Geography
- Location: Unity Avenue, Juba, South Sudan
- Coordinates: 4°51′00″N 31°36′31″E﻿ / ﻿4.850082°N 31.608532°E

Organisation
- Type: Teaching hospital
- Affiliated university: University of Juba

Services
- Beds: 512

History
- Opened: 1975

= Juba Teaching Hospital =

South Sudanese hospital

Juba Teaching Hospital is a government-run 512-bed teaching hospital in Juba, South Sudan. The hospital functions as the ultimate referral hospital for the nation.

== Services ==
The hospital provides secondary level care for Central Equatoria state and functions as the ultimate referral hospital for the entire nation, serving the needs of 8.26 million people in 2020. Services include primary care, an emergency department, obstetrics and gynaecology, neonatal intensive care, surgery, and vaccinations. The maternity ward has thirteen beds.

== History ==
The teaching hospital was opened by the Government of Sudan in 1975 and is affiliated with the University of Juba.

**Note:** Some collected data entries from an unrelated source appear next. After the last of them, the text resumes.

**src/rtl/game_flow_if.sv**
```systemverilog
// ---------------------------------------------------------------------------
// game_flow_if
// Bundles the game sequencer's pulse inputs and status outputs.
//   start_pb, pause_pb   : debounced button pulses (one cycle)
//   good_coll, bad_coll  : collision pulses from the datapath (one cycle)
//   game_complete        : level, snake reached maximum length
//   state[2:0]           : 0=IDLE 1=CLEAR 2=RUN 3=PAUSE 4=OVER 5=WIN
//   sync_reset           : one-cycle game clear pulse
//   move_tick            : one-cycle snake advance pulse
//   speed_level[3:0]     : current speed level 0..15
//   game_over, win       : high while in OVER / WIN
// master drives the inputs (buttons/datapath side), slave is the controller.
// ---------------------------------------------------------------------------
interface game_flow_if;
  logic       start_pb;
  logic       pause_pb;
  logic       good_coll;
  logic       bad_coll;
  logic       game_complete;
  logic [2:0] state;
  logic       sync_reset;
  logic       move_tick;
  logic [3:0] speed_level;
  logic       game_over;
  logic       win;

  modport master (
    output start_pb, pause_pb, good_coll, bad_coll, game_complete,
    input  state, sync_reset, move_tick, speed_level, game_over, win
  );

  modport slave (
    input  start_pb, pause_pb, good_coll, bad_coll, game_complete,
    output state, sync_reset, move_tick, speed_level, game_over, win
  );
endinterface

```
**src/rtl/game_flow_controller.sv**
```systemverilog
// ---------------------------------------------------------------------------
// game_flow_controller
// Top-level game sequencer for the snake design. Owns the game phase FSM,
// issues the one-cycle sync_reset clear and schedules move_tick with a
// period that shrinks as apples are eaten.
//
// Ports:
//   clk   : system clock
//   nrst  : asynchronous active-low reset
//   gf    : game_flow_if.slave (button/collision pulses in, status out)
//
// Optional feature (macro AUTO_RESTART_EN): when defined, OVER returns to
// CLEAR by itself after OVER_HOLD cycles; start_pb still restarts early.
// When undefined no hold counter exists and OVER waits for start_pb.
//
// state | meaning
// IDLE  | power-up, waiting for start_pb
// CLEAR | one cycle, sync_reset high, level and timer re-armed
// RUN   | timer running, move_tick issued every period
// PAUSE | timer frozen, waiting for pause_pb (resume) or start_pb (restart)
// OVER  | collision ended the game, game_over high
// WIN   | maximum length reached, win high
// ---------------------------------------------------------------------------
module game_flow_controller #(
  parameter int unsigned TICK_BASE       = 1_500_000,
  parameter int unsigned TICK_STEP       = 100_000,
  parameter int unsigned TICK_MIN        = 300_000,
  parameter int unsigned SCORE_PER_LEVEL = 5,
  parameter int unsigned OVER_HOLD       = 24_000_000
) (
  input logic       clk,
  input logic       nrst,
  game_flow_if.slave gf
);

  typedef enum logic [2:0] {
    S_IDLE  = 3'd0,
    S_CLEAR = 3'd1,
    S_RUN   = 3'd2,
    S_PAUSE = 3'd3,
    S_OVER  = 3'd4,
    S_WIN   = 3'd5
  } state_e;

  state_e      state_q, state_d;
  logic [31:0] tick_cnt_q, tick_cnt_d;
  logic [31:0] sub_q, sub_d;
  logic [3:0]  level_q, level_d;
  logic        sync_reset_q, sync_reset_d;
  logic        move_tick_q, move_tick_d;
  logic        game_over_q, game_over_d;
  logic        win_q, win_d;
  logic        run_exit;

`ifdef AUTO_RESTART_EN
  logic [31:0] hold_cnt_q, hold_cnt_d;
`endif

  // Move period for a given level, clamped to TICK_MIN without underflow.
  function automatic logic [31:0] period_f(input logic [3:0] lvl);
    logic [31:0] dec;
    dec = 32'(lvl) * TICK_STEP;
    if (dec > (TICK_BASE - TICK_MIN)) begin
      return TICK_MIN;
    end
    return TICK_BASE - dec;
  endfunction

  always_comb begin
    state_d     = state_q;
    tick_cnt_d  = tick_cnt_q;
    sub_d       = sub_q;
    level_d     = level_q;
    move_tick_d = 1'b0;
    run_exit    = 1'b0;
`ifdef AUTO_RESTART_EN
    hold_cnt_d  = hold_cnt_q;
`endif

    case (state_q)
      S_IDLE: begin
        if (gf.start_pb) state_d = S_CLEAR;
      end

      // The CLEAR cycle counts as the first cycle of the first period, so the
      // first move_tick lands exactly TICK_BASE cycles after sync_reset.
      S_CLEAR: begin
        state_d = S_RUN;
        if (tick_cnt_q != 32'd0) tick_cnt_d = tick_cnt_q - 32'd1;
      end

      S_RUN: begin
        run_exit = gf.bad_coll | gf.game_complete | gf.pause_pb;
        if (gf.bad_coll)           state_d = S_OVER;
        else if (gf.game_complete) state_d = S_WIN;
        else if (gf.pause_pb)      state_d = S_PAUSE;

        // On an exit that coincides with expiry the count stays at zero, so a
        // resume from PAUSE ticks on the following cycle.
        if (tick_cnt_q == 32'd0) begin
          if (!run_exit) begin
            move_tick_d = 1'b1;
            tick_cnt_d  = period_f(level_q) - 32'd1;
          end
        end else begin
          tick_cnt_d = tick_cnt_q - 32'd1;
        end

        if (gf.good_coll && !run_exit) begin
          if (sub_q >= SCORE_PER_LEVEL - 32'd1) begin
            sub_d = 32'd0;
            if (level_q != 4'd15) level_d = level_q + 4'd1;
          end else begin
            sub_d = sub_q + 32'd1;
          end
        end
      end

      S_PAUSE: begin
        if (gf.start_pb)      state_d = S_CLEAR;
        else if (gf.pause_pb) state_d = S_RUN;
      end

      S_OVER: begin
        if (gf.start_pb) begin
          state_d = S_CLEAR;
        end
`ifdef AUTO_RESTART_EN
        else if (hold_cnt_q == 32'd0) begin
          state_d = S_CLEAR;
        end else begin
          hold_cnt_d = hold_cnt_q - 32'd1;
        end
`endif
      end

      S_WIN: begin
        if (gf.start_pb) state_d = S_CLEAR;
      end

      default: state_d = S_IDLE;
    endcase

    // Every path into CLEAR re-arms the game, whichever state it came from.
    if (state_d == S_CLEAR) begin
      tick_cnt_d = TICK_BASE - 32'd1;
      sub_d      = 32'd0;
      level_d    = 4'd0;
    end

`ifdef AUTO_RESTART_EN
    // Loaded on entry; reaching zero in OVER means OVER_HOLD cycles elapsed.
    if (state_d == S_OVER && state_q != S_OVER) begin
      hold_cnt_d = OVER_HOLD - 32'd1;
    end
`endif

    sync_reset_d = (state_d == S_CLEAR);
    game_over_d  = (state_d == S_OVER);
    win_d        = (state_d == S_WIN);
  end

  always_ff @(posedge clk or negedge nrst) begin
    if (!nrst) begin
      state_q      <= S_IDLE;
      tick_cnt_q   <= 32'd0;
      sub_q        <= 32'd0;
      level_q      <= 4'd0;
      sync_reset_q <= 1'b0;
      move_tick_q  <= 1'b0;
      game_over_q  <= 1'b0;
      win_q        <= 1'b0;
`ifdef AUTO_RESTART_EN
      hold_cnt_q   <= 32'd0;
`endif
    end else begin
      state_q      <= state_d;
      tick_cnt_q   <= tick_cnt_d;
      sub_q        <= sub_d;
      level_q      <= level_d;
      sync_reset_q <= sync_reset_d;
      move_tick_q  <= move_tick_d;
      game_over_q  <= game_over_d;
      win_q        <= win_d;
`ifdef AUTO_RESTART_EN
      hold_cnt_q   <= hold_cnt_d;
`endif
    end
  end

  assign gf.state       = state_q;
  assign gf.sync_reset  = sync_reset_q;
  assign gf.move_tick   = move_tick_q;
  assign gf.speed_level = level_q;
  assign gf.game_over   = game_over_q;
  assign gf.win         = win_q;

endmodule
```
**src/flat_wrapper.sv**
```systemverilog
// flat-port wrapper written by rule: the top's interface ports become plain ports
module game_flow_controller_flat 
#(
  parameter int unsigned TICK_BASE       = 1_500_000,
  parameter int unsigned TICK_STEP       = 100_000,
  parameter int unsigned TICK_MIN        = 300_000,
  parameter int unsigned SCORE_PER_LEVEL = 5,
  parameter int unsigned OVER_HOLD       = 24_000_000
)
  (clk, nrst, gf_start_pb, gf_pause_pb, gf_good_coll, gf_bad_coll, gf_game_complete, gf_state, gf_sync_reset, gf_move_tick, gf_speed_level, gf_game_over, gf_win);
  game_flow_if gf_i ();
  input logic clk;
  input logic nrst;
  input wire logic [$bits(gf_i.start_pb)-1:0] gf_start_pb;
  input wire logic [$bits(gf_i.pause_pb)-1:0] gf_pause_pb;
  input wire logic [$bits(gf_i.good_coll)-1:0] gf_good_coll;
  input wire logic [$bits(gf_i.bad_coll)-1:0] gf_bad_coll;
  input wire logic [$bits(gf_i.game_complete)-1:0] gf_game_complete;
  output wire logic [$bits(gf_i.state)-1:0] gf_state;
  output wire logic [$bits(gf_i.sync_reset)-1:0] gf_sync_reset;
  output wire logic [$bits(gf_i.move_tick)-1:0] gf_move_tick;
  output wire logic [$bits(gf_i.speed_level)-1:0] gf_speed_level;
  output wire logic [$bits(gf_i.game_over)-1:0] gf_game_over;
  output wire logic [$bits(gf_i.win)-1:0] gf_win;
  assign gf_i.start_pb = gf_start_pb;
  assign gf_i.pause_pb = gf_pause_pb;
  assign gf_i.good_coll = gf_good_coll;
  assign gf_i.bad_coll = gf_bad_coll;
  assign gf_i.game_complete = gf_game_complete;
  assign gf_state = gf_i.state;
  assign gf_sync_reset = gf_i.sync_reset;
  assign gf_move_tick = gf_i.move_tick;
  assign gf_speed_level = gf_i.speed_level;
  assign gf_game_over = gf_i.game_over;
  assign gf_win = gf_i.win;
  game_flow_controller #(.TICK_BASE(TICK_BASE), .TICK_STEP(TICK_STEP), .TICK_MIN(TICK_MIN), .SCORE_PER_LEVEL(SCORE_PER_LEVEL), .OVER_HOLD(OVER_HOLD)) u_core (.clk(clk), .nrst(nrst), .gf(gf_i));
endmodule
```
**config.mk**
```make
export PLATFORM = sky130hd
export DESIGN_NAME = game_flow_controller_flat
export DESIGN_NICKNAME = d
export VERILOG_FILES = /design/src/rtl/game_flow_if.sv /design/src/rtl/game_flow_controller.sv /design/src/flat_wrapper.sv
export SDC_FILE = /design/constraint.sdc
export NUM_CORES = 1
export LEC_CHECK = 0
export ABC_AREA = 1
export CAP_MARGIN = 20
export CORE_ASPECT_RATIO = 1.25
export CORE_MARGIN = 1
export CORE_UTILIZATION = 35
export CTS_CLUSTER_DIAMETER = 60
export DETAILED_ROUTE_END_ITERATION = 6
export GPL_TIMING_DRIVEN = 0
export HOLD_SLACK_MARGIN = 0.15
export PLACE_DENSITY_LB_ADDON = 0.08
export SLEW_MARGIN = 0
export SYNTH_ARGS = -nofsm -noshare
export SYNTH_HDL_FRONTEND = slang
export SYNTH_SLANG_ARGS = --single-unit
export TNS_END_PERCENT = 100
```
**constraint.sdc**
```tcl
create_clock -name clk -period 3.5 [get_ports clk]
set_input_delay 0.35 -clock clk [delete_from_list [all_inputs] [get_ports clk]]
set_output_delay 0.35 -clock clk [all_outputs]
set_load 0.02 [all_outputs]
```
# Word-level counts from Yosys, hierarchy flattened
# Cells that the tools add are included.
dict set report totals {
  ff_bits 75
  input_bits 7
  output_inout_bits 11
  wordCells 76
}
dict set report classes {
  add_sub_neg 5
  n_mul 1
  magnitude_cmp 2
  n_eq_ne 11
  muxes 33
  bitwise 2
  reduce_logical 14
}
# operator n
set op_table {}
lappend op_table {{$mux W32} 13}
lappend op_table {{$pmux W32 S2} 1}
lappend op_table {{$sub A32 B1 Y32 const B} 2}
lappend op_table {{$add A32 B1 Y32 const B} 1}
lappend op_table {{$ge A32 B3 Y1 const B} 1}
lappend op_table {{$logic_not A32 Y1} 1}
lappend op_table {{$reduce_bool A32 Y1} 1}
lappend op_table {{$sub A21 B21 Y22 const A} 1}
lappend op_table {{$gt A21 B21 Y1 const B} 1}
lappend op_table {{$mux W4} 5}
lappend op_table {{$mux W3} 6}
lappend op_table {{$mul A4 B12 Y16 const B} 1}
lappend op_table {{$eq A3 B3 Y1 const B} 4}
lappend op_table {{$pmux W3 S4} 1}
lappend op_table {{$reduce_bool A2 Y1} 4}
lappend op_table {{$mux W1} 7}
lappend op_table {{$eq A3 B1 Y1 const B} 2}
lappend op_table {{$eq A3 B2 Y1 const B} 2}
lappend op_table {{$add A4 B1 Y4 const B} 1}
lappend op_table {{$ne A4 B3 Y1 const B} 1}
lappend op_table {{$ne A4 B4 Y1 const B} 1}
lappend op_table {{$reduce_and A4 Y1} 1}
lappend op_table {{$logic_not A3 Y1} 1}
lappend op_table {{$ne A3 B1 Y1 const B} 1}
lappend op_table {{7 further kinds} 8}

# Depth between registers and ports, before layout
# Gate-level depths: netlist (run 1).
dict set report logic_depth {
  ltp_word 15
  ltp_mapped 32
  mapped_depth_nobuf 30
}

# Worst setup path after synthesis (run 1)
# OpenSTA, ideal clock, no wires.
dict set report synth_path {
  path_kind {register to register}
  startpoint {register u_core.level_q[2], in the netlist u_core.gf.speed_level[2]}
  endpoint {register u_core.tick_cnt_q[17]}
  arrival_ns 3.899
  required_time_ns 3.381
  setup_slack_ns -0.518
  stages_incl_launch_ff 29
  n_path_buf 1
  path_cell_list {dfrtp_1 -> inv_1 -> ha_1 -> inv_1 -> ha_1 -> ha_1 -> nand2_1 -> nand2_1 -> a21boi_2 -> nand2_2 -> nand2_2 -> nand2_2 -> xor2_2 -> nor2_2 -> nand2_1 -> nand2_2 -> buf_4 -> inv_1 -> nor2_1 -> ha_1 -> inv_1 -> nor2_1 -> nand4_4 -> nor2_4 -> nand2_1 -> o21bai_1 -> o211ai_1 -> nand2_1 -> nand2_1}
}
dict set report synth_via {
  elab_chain_cells 15
  word_cells_on_any_way 16
}
# element line
set synth_lines {}
lappend synth_lines {{from (decl)} game_flow_controller.sv:48} ;# logic [3:0] level_q, level_d;
lappend synth_lines {{from (signal assigned)} game_flow_controller.sv:180} ;# level_q <= level_d;
lappend synth_lines {{$mul A4 B12 Y16 *} game_flow_controller.sv:62} ;# dec = 32'(lvl) * TICK_STEP;
lappend synth_lines {{$gt A21 B21 Y1} game_flow_controller.sv:63} ;# if (dec > (TICK_BASE - TICK_MIN)) begin
lappend synth_lines {{$mux W1} game_flow_controller.sv:63}
lappend synth_lines {{$mux W1} game_flow_controller.sv:101} ;# if (!run_exit) begin
lappend synth_lines {{$mux W1} game_flow_controller.sv:100} ;# if (tick_cnt_q == 32'd0) begin
lappend synth_lines {{$mux W1} game_flow_controller.sv:80} ;# case (state_q)
lappend synth_lines {{$mux W32 *} game_flow_controller.sv:66} ;# return TICK_BASE - dec;
lappend synth_lines {{$mux W32 *} game_flow_controller.sv:101}
lappend synth_lines {{$mux W32 *} game_flow_controller.sv:100}
lappend synth_lines {{$mux W32 *} game_flow_controller.sv:80}
lappend synth_lines {{$sub A32 B1 Y32 *} game_flow_controller.sv:103} ;# tick_cnt_d = period_f(level_q) - 32'd1;
lappend synth_lines {{$mux W32 *} game_flow_controller.sv:101}
lappend synth_lines {{$mux W32 *} game_flow_controller.sv:100}
lappend synth_lines {{$pmux W32 S2 *} game_flow_controller.sv:80}
lappend synth_lines {{$mux W32 *} game_flow_controller.sv:145} ;# if (state_d == S_CLEAR) begin
lappend synth_lines {{to (signal assigned)} game_flow_controller.sv:178} ;# tick_cnt_q <= tick_cnt_d;
lappend synth_lines {{to (decl)} game_flow_controller.sv:46} ;# logic [31:0] tick_cnt_q, tick_cnt_d;
# Mark *: on every way between the ends. The rest lies on a longest branch, timed or not. The select of a mux whose other input is x is not followed.
# A chain may end at the register's enable or synchronous reset.

# Worst setup path after layout (run 1)
# Ends and elaborated chain as after synthesis.

==> impl_metrics.prom, run 1 <==
# TYPE chip_impl_metric gauge
chip_impl_info{name="status",value="finished, violations left"} 1
chip_impl_info{name="violations",value="setup timing"} 1
chip_impl_info{name="min-delay-path-class",value="in2async"} 1
chip_impl_metric{name="clk_pin_slew_worst_paths",unit="ps"} 70
chip_impl_metric{name="power_density",unit="nW/um2"} 489
chip_impl_metric{name="number_of_warnings_reported_in_the_yosys_synthesis_log",unit=""} 0
chip_impl_metric{name="routabilityCongestion",unit=""} 0.860
chip_impl_metric{name="via_count_of_the_first_global_routing_pass",unit=""} 5211
chip_impl_info{name="crit_path_start",value="u_core.gf.speed_level[2]"} 1
chip_impl_metric{name="tightest_slew",unit="ps"} 601
chip_impl_metric{name="final_design_area_no_fill",unit="um2"} 7020
chip_impl_metric{name="grt_max_degree",unit=""} 54
chip_impl_metric{name="synthesis.area_per_instance",unit="um2"} 7.25
chip_impl_metric{name="area_inside_the_core_boundary",unit="um2"} 15100
chip_impl_info{name="clock_tree_from_tritoncts",value="yes"} 1
chip_impl_metric{name="final.hold.worst_slack",unit="ps"} 464
chip_impl_metric{name="critical_path_arrival",unit="ps"} 3980
chip_impl_metric{name="post_synth_fa_ha_maj_area_fraction",unit="%"} 5.92
chip_impl_metric{name="fill_cells",unit=""} 1582
chip_impl_info{name="cts_root_buffer",value="clkbuf_16"} 1
chip_impl_metric{name="io-pin-count",unit=""} 18
chip_impl_metric{name="die_width",unit="um"} 114
chip_impl_metric{name="syn_inst",unit=""} 757
chip_impl_metric{name="post_synth_instance_area",unit="um2"} 5490
chip_impl_metric{name="final_cells",unit=""} 1030
chip_impl_metric{name="fmax",unit="GHz"} 0.267
chip_impl_info{name="grt_setup_unrepaired",value="true"} 1
chip_impl_metric{name="clock_path_buffers",unit=""} 2
chip_impl_metric{name="syn_to_final_growth",unit="%"} 27.9
chip_impl_metric{name="drtIter0Drc",unit=""} 270
chip_impl_info{name="worst_setup_path_end_kind",value="flop"} 1
chip_impl_metric{name="avg_vias_per_cell",unit=""} 4.90
chip_impl_info{name="top_usage_layer",value="met2"} 1
chip_impl_metric{name="cp_data_required_time",unit="ps"} 3730
chip_impl_metric{name="post-dp-hpwl",unit="um"} 11000
chip_impl_metric{name="place.detailed.instances",unit=""} 983
chip_impl_info{name="synth_cell_count_leaders",value="nand2_1, nor2_1, inv_1, dfrtp_1, nand3_1"} 1
chip_impl_metric{name="port_buf_inserts",unit=""} 17
chip_impl_metric{name="cts_htree_levels",unit=""} 3
chip_impl_info{name="synthMostInstantiatedCell",value="nand2_1"} 1
chip_impl_metric{name="die_area",unit="um2"} 16200
chip_impl_metric{name="drive_gt1_share",unit="%"} 24.7
chip_impl_metric{name="initial_utilization",unit="%"} 36.3
chip_impl_metric{name="finClkSkew",unit="ps"} 8.82
chip_impl_metric{name="grt_met1_usage",unit="%"} 21.9
chip_impl_metric{name="post_synth_and_or_nand_nor_area_fraction",unit="%"} 33.8
chip_impl_metric{name="slew-limit-headroom",unit="%"} 59.6
chip_impl_metric{name="area_share_of_the_leading_cell_type_in_the_synthesized_netlist",unit="%"} 34.2
chip_impl_info{name="start_kind",value="flop"} 1
chip_impl_metric{name="grt_util_met3",unit="%"} 2.51
chip_impl_metric{name="postSynthRegisterBits",unit=""} 75
chip_impl_info{name="synth_top_flop_cell",value="dfrtp_1"} 1
chip_impl_metric{name="r2r_slack",unit="ps"} -240
chip_impl_metric{name="synth-async-reset-ratio",unit="%"} 100
chip_impl_metric{name="muxShareOfSynthArea",unit="%"} 0
chip_impl_metric{name="antennaDiodeCount",unit=""} 0
chip_impl_metric{name="yosysUniqueCellTypes",unit=""} 50
chip_impl_metric{name="wirelength",unit="um"} 14700
chip_impl_metric{name="first_pass_grt_wire_length",unit="um"} 24900
chip_impl_metric{name="period_needed",unit="ps"} 3740
chip_impl_info{name="timing.setup.critical_path_class",value="reg2reg"} 1
chip_impl_metric{name="route.detailed.drc",unit=""} 0
chip_impl_info{name="rr_endpoint",value="u_core.tick_cnt_q[17]"} 1
chip_impl_info{name="synth_top_family_by_area",value="simple AND/OR/NAND/NOR gates"} 1
chip_impl_metric{name="grt.met2_usage",unit="%"} 36.9
chip_impl_metric{name="critPathMaxStageDelay",unit="ps"} 420
chip_impl_metric{name="fraction_of_the_yosys_area_taken_by_sequential_cells",unit="%"} 34.2
chip_impl_metric{name="detail-route-antenna-nets",unit=""} 0
chip_impl_metric{name="finalSetupViolations",unit=""} 11
chip_impl_metric{name="crit_path_max_fo",unit=""} 6
chip_impl_metric{name="dr_total_vias",unit=""} 5050
chip_impl_info{name="synth.area.top_cells",value="dfrtp_1, nand2_1, nor2_1"} 1
chip_impl_metric{name="area_used_by_multi_input_combinational_logic",unit="um2"} 3560
chip_impl_metric{name="rows",unit=""} 50
chip_impl_metric{name="postSynthNetCount",unit=""} 790
chip_impl_metric{name="max_cap_violations",unit=""} 0
chip_impl_metric{name="ff_latch_area",unit="um2"} 1880
chip_impl_metric{name="wl_per_cell",unit="um"} 14.3
chip_impl_metric{name="worstRegToRegCells",unit=""} 29
chip_impl_info{name="netlist.top_cell.by_area",value="dfrtp_1"} 1
chip_impl_metric{name="grt_antenna_before_repair",unit=""} 0
chip_impl_metric{name="fp.dieH",unit="um"} 142
chip_impl_metric{name="instance_area_at_placement",unit="um2"} 6090
chip_impl_metric{name="grt-ovfl-total",unit=""} 0
chip_impl_metric{name="grt_util_all_layers",unit="%"} 19.5
chip_impl_metric{name="cts_sinks",unit=""} 75
chip_impl_info{name="critical_path.slowest_cell",value="dfrtp_2"} 1
chip_impl_metric{name="hold_viol_final",unit=""} 0
chip_impl_info{name="reg_to_reg_start",value="u_core.gf.speed_level[2]"} 1
chip_impl_metric{name="final.period_utilization",unit="%"} 107
chip_impl_metric{name="synth_enable_flop_cells",unit=""} 0
chip_impl_metric{name="design.final.nets",unit=""} 850
chip_impl_metric{name="post_synthesis_compound_gate_area_fraction",unit="%"} 10.1
chip_impl_metric{name="cts_made_buffers",unit=""} 9
chip_impl_metric{name="slew_violations",unit=""} 0
chip_impl_metric{name="insertion_delay",unit="ps"} 340
chip_impl_metric{name="power.leakage",unit="nW"} 3.20
chip_impl_metric{name="drtPass1Iterations",unit=""} 5
chip_impl_metric{name="synth_xor_area_share",unit="%"} 5.88
chip_impl_metric{name="final.setup.worst_slack",unit="ps"} -241
chip_impl_metric{name="peakVddDrop",unit="mV"} 0.249
## stage by stage
stage | TNS, ps | util (%) | power (mW) | setup WS [ps]
detailed placement | -3560 | 40.2 | 2.48 | -596
floorplan | -250 | - | 2.02 | -129
global route | -4350 | 46.4 | 3.67 | -519
CTS | -1010 | 45.1 | 3.44 | -214
finish | -1290 | 46.4 | 3.44 | -241
global placement | -49660 | 40.0 | 2.47 | -886
## cell families after synthesis
group | count (synthesis)
and+or+nand+nor | 391
AOI/OAI and AO/OA | 91
adders and majority gates | 26
DFF | 75
buffers and inverters | 138
xor gates and xnor gates | 36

The International Committee of the Red Cross (ICRC) provided the hospital with a laboratory and X-ray facilities in 1993. As of 2006, ICRC support continued and the hospital employed 400 nursing staff, including 230 students. From 2006 to 2008 the hospital underwent renovations by the China Overseas Engineering Group. During 2016, the hospital ran out of medicine, had no electrical supply and was barely functioning.

The hospital opened an 2,500-litres-per-day oxygen plant in 2021 With support from the Government of China, services expanded in 2021 to include an infectious disease department and increased intensive care capacity. The Israeli government added support to the Intensive Care Unit in 2022.

The hospital is considered to be the best in the nation.